• [Goal of the exercise]: From the records below, transcribe exactly the lines that begin at the line with "logic [CNT_W-1:0] tick_cnt_d;" and end at the line with "if (state_q == S_WAIT", both included.

• [Provided records]:
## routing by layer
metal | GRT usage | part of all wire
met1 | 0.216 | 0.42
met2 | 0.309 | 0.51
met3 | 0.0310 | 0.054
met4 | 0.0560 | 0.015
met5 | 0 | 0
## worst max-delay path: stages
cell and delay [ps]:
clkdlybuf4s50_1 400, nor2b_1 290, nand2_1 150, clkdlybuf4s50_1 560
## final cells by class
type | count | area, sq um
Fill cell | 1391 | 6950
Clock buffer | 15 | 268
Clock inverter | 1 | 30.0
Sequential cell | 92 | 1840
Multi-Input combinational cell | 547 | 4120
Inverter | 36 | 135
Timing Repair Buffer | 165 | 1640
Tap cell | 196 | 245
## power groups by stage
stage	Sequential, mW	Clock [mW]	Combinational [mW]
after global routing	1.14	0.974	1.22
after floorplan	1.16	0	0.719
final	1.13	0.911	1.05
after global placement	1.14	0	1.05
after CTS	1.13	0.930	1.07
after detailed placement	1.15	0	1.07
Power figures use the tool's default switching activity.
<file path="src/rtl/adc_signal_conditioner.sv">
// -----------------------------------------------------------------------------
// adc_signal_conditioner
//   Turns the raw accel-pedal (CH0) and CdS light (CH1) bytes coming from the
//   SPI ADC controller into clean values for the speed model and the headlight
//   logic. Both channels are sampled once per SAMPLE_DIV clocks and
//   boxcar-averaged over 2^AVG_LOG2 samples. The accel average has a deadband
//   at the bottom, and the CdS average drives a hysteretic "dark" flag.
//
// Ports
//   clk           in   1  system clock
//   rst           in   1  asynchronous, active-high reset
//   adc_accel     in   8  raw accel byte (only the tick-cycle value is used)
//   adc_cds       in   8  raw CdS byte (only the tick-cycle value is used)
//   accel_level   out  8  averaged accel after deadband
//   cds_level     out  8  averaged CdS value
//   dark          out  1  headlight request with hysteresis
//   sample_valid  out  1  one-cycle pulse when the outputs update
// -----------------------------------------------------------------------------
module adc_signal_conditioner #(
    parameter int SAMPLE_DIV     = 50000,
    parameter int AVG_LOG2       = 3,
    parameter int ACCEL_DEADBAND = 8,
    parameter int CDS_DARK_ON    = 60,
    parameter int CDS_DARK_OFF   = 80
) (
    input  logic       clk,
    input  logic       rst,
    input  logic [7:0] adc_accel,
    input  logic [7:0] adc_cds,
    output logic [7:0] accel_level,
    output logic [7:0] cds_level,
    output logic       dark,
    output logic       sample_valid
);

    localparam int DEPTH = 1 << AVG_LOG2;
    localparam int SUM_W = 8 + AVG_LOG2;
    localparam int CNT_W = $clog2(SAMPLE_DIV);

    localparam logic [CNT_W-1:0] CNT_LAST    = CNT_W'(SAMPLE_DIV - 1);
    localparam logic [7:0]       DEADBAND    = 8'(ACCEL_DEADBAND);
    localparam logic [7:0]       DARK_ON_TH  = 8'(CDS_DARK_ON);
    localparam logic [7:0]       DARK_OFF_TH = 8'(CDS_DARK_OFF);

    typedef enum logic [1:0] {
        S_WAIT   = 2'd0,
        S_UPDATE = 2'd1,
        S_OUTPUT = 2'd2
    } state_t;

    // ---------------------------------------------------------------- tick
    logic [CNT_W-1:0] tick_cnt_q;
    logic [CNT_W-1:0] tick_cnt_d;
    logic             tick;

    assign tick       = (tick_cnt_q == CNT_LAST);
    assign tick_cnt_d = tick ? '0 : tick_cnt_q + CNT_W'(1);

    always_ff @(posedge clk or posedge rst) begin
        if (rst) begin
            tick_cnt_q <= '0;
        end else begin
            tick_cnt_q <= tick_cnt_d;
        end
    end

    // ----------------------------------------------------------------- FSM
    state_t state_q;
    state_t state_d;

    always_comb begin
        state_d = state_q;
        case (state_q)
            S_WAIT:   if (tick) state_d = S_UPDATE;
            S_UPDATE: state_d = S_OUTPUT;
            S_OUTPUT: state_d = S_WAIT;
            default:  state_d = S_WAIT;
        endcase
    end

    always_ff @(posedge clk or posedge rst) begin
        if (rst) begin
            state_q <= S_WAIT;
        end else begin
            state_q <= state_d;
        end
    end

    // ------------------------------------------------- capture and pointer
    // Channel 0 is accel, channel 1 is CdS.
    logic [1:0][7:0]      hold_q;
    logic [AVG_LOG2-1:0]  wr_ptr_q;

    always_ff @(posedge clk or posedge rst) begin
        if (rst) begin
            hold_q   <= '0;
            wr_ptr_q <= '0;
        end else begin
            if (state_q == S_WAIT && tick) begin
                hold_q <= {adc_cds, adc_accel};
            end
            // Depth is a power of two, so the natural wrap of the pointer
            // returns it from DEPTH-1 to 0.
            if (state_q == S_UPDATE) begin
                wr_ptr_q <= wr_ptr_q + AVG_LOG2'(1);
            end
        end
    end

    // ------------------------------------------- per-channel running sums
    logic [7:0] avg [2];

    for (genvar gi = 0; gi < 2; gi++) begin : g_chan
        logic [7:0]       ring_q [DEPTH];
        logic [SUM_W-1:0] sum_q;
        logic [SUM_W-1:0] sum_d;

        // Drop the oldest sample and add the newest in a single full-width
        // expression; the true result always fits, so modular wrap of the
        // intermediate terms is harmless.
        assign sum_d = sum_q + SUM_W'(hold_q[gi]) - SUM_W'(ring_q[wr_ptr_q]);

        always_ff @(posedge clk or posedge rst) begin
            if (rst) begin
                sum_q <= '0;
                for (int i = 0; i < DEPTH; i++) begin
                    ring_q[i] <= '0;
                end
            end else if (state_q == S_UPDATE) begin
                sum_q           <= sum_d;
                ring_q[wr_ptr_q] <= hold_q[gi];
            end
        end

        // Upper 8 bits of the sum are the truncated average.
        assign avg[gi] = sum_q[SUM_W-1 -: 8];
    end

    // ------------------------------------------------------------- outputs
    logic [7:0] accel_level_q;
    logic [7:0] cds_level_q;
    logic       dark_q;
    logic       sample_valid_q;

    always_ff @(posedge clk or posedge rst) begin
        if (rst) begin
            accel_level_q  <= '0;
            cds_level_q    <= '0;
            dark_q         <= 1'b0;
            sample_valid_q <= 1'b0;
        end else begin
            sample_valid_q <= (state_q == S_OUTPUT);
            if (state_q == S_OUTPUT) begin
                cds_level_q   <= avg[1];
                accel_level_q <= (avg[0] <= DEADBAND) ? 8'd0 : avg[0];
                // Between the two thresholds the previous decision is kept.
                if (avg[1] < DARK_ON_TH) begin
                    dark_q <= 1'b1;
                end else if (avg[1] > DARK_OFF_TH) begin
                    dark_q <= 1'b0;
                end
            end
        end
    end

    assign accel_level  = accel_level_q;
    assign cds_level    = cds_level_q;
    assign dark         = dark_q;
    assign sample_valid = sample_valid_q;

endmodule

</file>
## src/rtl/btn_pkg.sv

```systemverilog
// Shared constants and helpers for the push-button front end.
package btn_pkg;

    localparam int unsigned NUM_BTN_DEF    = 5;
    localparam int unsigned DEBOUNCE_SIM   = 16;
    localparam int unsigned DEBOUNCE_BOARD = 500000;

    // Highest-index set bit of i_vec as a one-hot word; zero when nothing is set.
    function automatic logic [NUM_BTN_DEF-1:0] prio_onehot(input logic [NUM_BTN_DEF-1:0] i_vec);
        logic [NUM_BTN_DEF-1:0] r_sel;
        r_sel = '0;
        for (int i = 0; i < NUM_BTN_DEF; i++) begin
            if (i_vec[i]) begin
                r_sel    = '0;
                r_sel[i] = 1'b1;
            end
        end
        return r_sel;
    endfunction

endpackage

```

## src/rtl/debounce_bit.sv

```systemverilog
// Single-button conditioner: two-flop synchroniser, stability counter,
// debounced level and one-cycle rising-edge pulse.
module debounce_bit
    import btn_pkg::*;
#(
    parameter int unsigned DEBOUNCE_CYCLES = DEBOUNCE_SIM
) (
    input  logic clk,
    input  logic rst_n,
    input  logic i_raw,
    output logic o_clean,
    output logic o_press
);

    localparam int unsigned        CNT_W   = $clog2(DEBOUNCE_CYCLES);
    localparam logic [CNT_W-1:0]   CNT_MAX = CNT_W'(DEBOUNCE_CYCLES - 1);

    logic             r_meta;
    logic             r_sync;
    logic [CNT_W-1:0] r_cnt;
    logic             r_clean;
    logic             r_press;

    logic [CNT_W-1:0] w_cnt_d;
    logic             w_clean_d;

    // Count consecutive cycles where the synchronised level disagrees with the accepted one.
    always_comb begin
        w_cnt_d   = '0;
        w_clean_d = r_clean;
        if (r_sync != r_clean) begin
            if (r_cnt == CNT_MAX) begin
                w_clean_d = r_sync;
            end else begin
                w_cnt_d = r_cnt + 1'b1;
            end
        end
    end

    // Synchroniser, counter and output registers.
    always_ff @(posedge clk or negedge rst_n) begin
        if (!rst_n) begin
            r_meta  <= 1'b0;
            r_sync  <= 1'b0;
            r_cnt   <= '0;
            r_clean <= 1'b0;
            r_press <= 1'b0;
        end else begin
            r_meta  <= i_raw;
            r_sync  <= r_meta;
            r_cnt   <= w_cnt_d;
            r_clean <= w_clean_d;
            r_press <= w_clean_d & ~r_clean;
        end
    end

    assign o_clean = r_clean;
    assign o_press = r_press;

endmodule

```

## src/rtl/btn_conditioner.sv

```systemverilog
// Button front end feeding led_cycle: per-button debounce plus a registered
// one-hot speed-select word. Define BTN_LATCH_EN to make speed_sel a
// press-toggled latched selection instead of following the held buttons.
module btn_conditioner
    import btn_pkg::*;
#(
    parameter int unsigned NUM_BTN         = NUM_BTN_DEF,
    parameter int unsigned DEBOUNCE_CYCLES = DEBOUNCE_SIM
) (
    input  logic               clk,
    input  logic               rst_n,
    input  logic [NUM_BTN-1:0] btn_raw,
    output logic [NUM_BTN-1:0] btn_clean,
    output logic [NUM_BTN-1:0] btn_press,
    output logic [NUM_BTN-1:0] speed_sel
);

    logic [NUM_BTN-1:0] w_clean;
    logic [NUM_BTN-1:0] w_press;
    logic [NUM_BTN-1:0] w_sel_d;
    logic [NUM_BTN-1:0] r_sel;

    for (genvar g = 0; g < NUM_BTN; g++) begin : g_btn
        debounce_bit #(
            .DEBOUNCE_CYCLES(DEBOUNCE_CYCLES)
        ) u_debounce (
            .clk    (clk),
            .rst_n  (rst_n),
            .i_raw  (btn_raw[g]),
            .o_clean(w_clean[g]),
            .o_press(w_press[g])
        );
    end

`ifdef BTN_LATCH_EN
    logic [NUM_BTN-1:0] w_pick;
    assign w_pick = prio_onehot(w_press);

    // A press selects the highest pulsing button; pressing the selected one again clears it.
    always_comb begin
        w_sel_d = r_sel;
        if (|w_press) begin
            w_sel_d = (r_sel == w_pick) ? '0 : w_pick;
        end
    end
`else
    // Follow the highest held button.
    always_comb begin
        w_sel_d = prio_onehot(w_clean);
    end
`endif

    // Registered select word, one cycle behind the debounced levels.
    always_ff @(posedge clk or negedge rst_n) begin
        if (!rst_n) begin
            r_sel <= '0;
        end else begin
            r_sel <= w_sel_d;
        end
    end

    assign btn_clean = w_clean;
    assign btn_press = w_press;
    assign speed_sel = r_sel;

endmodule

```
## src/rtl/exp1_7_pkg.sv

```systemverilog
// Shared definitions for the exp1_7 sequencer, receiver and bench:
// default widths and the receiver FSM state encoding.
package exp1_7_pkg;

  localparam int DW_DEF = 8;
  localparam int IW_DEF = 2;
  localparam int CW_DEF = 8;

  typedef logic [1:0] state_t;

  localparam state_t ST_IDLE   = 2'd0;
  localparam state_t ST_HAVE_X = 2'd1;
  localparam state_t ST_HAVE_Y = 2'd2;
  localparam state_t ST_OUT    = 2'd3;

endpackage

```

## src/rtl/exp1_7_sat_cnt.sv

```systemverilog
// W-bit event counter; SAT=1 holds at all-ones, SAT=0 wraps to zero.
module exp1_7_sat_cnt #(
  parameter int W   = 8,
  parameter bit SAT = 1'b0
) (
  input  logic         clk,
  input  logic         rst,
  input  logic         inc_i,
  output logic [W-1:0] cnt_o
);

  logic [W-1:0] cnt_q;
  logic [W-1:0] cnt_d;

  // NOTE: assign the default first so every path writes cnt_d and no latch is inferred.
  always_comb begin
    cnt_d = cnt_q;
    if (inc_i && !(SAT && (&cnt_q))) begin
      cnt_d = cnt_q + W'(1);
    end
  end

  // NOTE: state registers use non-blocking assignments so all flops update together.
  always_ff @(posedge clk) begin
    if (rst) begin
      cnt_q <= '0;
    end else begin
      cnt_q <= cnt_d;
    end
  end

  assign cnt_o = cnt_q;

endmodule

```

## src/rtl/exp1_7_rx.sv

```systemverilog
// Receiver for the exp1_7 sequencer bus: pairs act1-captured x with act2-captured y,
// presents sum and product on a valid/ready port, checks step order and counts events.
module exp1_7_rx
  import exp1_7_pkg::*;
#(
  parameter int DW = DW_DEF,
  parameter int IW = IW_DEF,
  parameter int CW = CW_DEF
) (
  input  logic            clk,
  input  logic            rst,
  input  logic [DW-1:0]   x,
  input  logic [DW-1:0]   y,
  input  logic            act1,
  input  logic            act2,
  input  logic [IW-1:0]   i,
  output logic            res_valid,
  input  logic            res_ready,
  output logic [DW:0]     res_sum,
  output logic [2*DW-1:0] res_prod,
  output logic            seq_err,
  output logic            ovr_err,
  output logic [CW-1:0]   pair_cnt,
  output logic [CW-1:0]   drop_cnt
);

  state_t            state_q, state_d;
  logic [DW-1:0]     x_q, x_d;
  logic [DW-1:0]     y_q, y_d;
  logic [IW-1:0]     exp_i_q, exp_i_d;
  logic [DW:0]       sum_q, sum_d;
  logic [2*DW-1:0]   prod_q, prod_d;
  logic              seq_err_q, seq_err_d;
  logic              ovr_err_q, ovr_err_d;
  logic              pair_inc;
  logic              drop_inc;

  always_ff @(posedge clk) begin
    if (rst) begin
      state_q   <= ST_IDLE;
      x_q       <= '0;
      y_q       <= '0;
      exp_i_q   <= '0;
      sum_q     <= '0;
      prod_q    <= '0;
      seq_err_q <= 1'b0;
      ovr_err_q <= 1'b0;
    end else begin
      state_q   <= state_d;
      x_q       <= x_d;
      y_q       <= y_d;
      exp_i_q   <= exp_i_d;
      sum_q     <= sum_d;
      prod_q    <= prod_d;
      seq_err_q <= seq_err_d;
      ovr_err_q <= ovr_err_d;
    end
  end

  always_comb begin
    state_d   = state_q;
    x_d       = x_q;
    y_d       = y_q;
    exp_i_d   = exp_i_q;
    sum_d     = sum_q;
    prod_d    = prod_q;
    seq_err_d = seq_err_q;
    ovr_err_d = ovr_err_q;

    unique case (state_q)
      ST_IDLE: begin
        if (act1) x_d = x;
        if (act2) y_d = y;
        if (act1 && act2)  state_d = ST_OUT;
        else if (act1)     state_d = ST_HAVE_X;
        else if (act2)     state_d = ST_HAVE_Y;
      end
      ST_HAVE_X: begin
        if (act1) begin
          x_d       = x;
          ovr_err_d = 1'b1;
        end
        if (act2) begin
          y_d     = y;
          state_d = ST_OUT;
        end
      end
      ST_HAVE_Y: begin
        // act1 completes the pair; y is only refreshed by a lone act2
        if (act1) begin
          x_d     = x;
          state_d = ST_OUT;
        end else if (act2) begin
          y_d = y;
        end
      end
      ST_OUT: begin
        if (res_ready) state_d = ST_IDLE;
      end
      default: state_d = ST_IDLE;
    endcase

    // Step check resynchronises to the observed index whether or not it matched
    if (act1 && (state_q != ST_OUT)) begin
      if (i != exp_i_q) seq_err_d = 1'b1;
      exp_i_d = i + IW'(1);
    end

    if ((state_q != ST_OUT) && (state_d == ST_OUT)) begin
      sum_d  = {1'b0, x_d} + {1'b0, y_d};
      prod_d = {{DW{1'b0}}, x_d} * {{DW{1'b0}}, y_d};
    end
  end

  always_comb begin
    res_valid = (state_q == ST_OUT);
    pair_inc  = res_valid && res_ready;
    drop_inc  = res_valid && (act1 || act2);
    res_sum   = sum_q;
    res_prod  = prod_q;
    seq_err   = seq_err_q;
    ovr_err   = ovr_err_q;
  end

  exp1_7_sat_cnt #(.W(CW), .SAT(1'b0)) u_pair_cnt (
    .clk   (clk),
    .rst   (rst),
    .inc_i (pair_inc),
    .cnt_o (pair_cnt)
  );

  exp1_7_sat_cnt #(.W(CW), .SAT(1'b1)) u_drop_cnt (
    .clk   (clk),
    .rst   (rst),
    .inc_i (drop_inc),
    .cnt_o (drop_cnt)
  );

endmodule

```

• [Solution for this exercise]:
    logic [CNT_W-1:0] tick_cnt_d;
    logic             tick;

    assign tick       = (tick_cnt_q == CNT_LAST);
    assign tick_cnt_d = tick ? '0 : tick_cnt_q + CNT_W'(1);

    always_ff @(posedge clk or posedge rst) begin
        if (rst) begin
            tick_cnt_q <= '0;
        end else begin
            tick_cnt_q <= tick_cnt_d;
        end
    end

    // ----------------------------------------------------------------- FSM
    state_t state_q;
    state_t state_d;

    always_comb begin
        state_d = state_q;
        case (state_q)
            S_WAIT:   if (tick) state_d = S_UPDATE;
            S_UPDATE: state_d = S_OUTPUT;
            S_OUTPUT: state_d = S_WAIT;
            default:  state_d = S_WAIT;
        endcase
    end

    always_ff @(posedge clk or posedge rst) begin
        if (rst) begin
            state_q <= S_WAIT;
        end else begin
            state_q <= state_d;
        end
    end

    // ------------------------------------------------- capture and pointer
    // Channel 0 is accel, channel 1 is CdS.
    logic [1:0][7:0]      hold_q;
    logic [AVG_LOG2-1:0]  wr_ptr_q;

    always_ff @(posedge clk or posedge rst) begin
        if (rst) begin
            hold_q   <= '0;
            wr_ptr_q <= '0;
        end else begin
            if (state_q == S_WAIT && tick) begin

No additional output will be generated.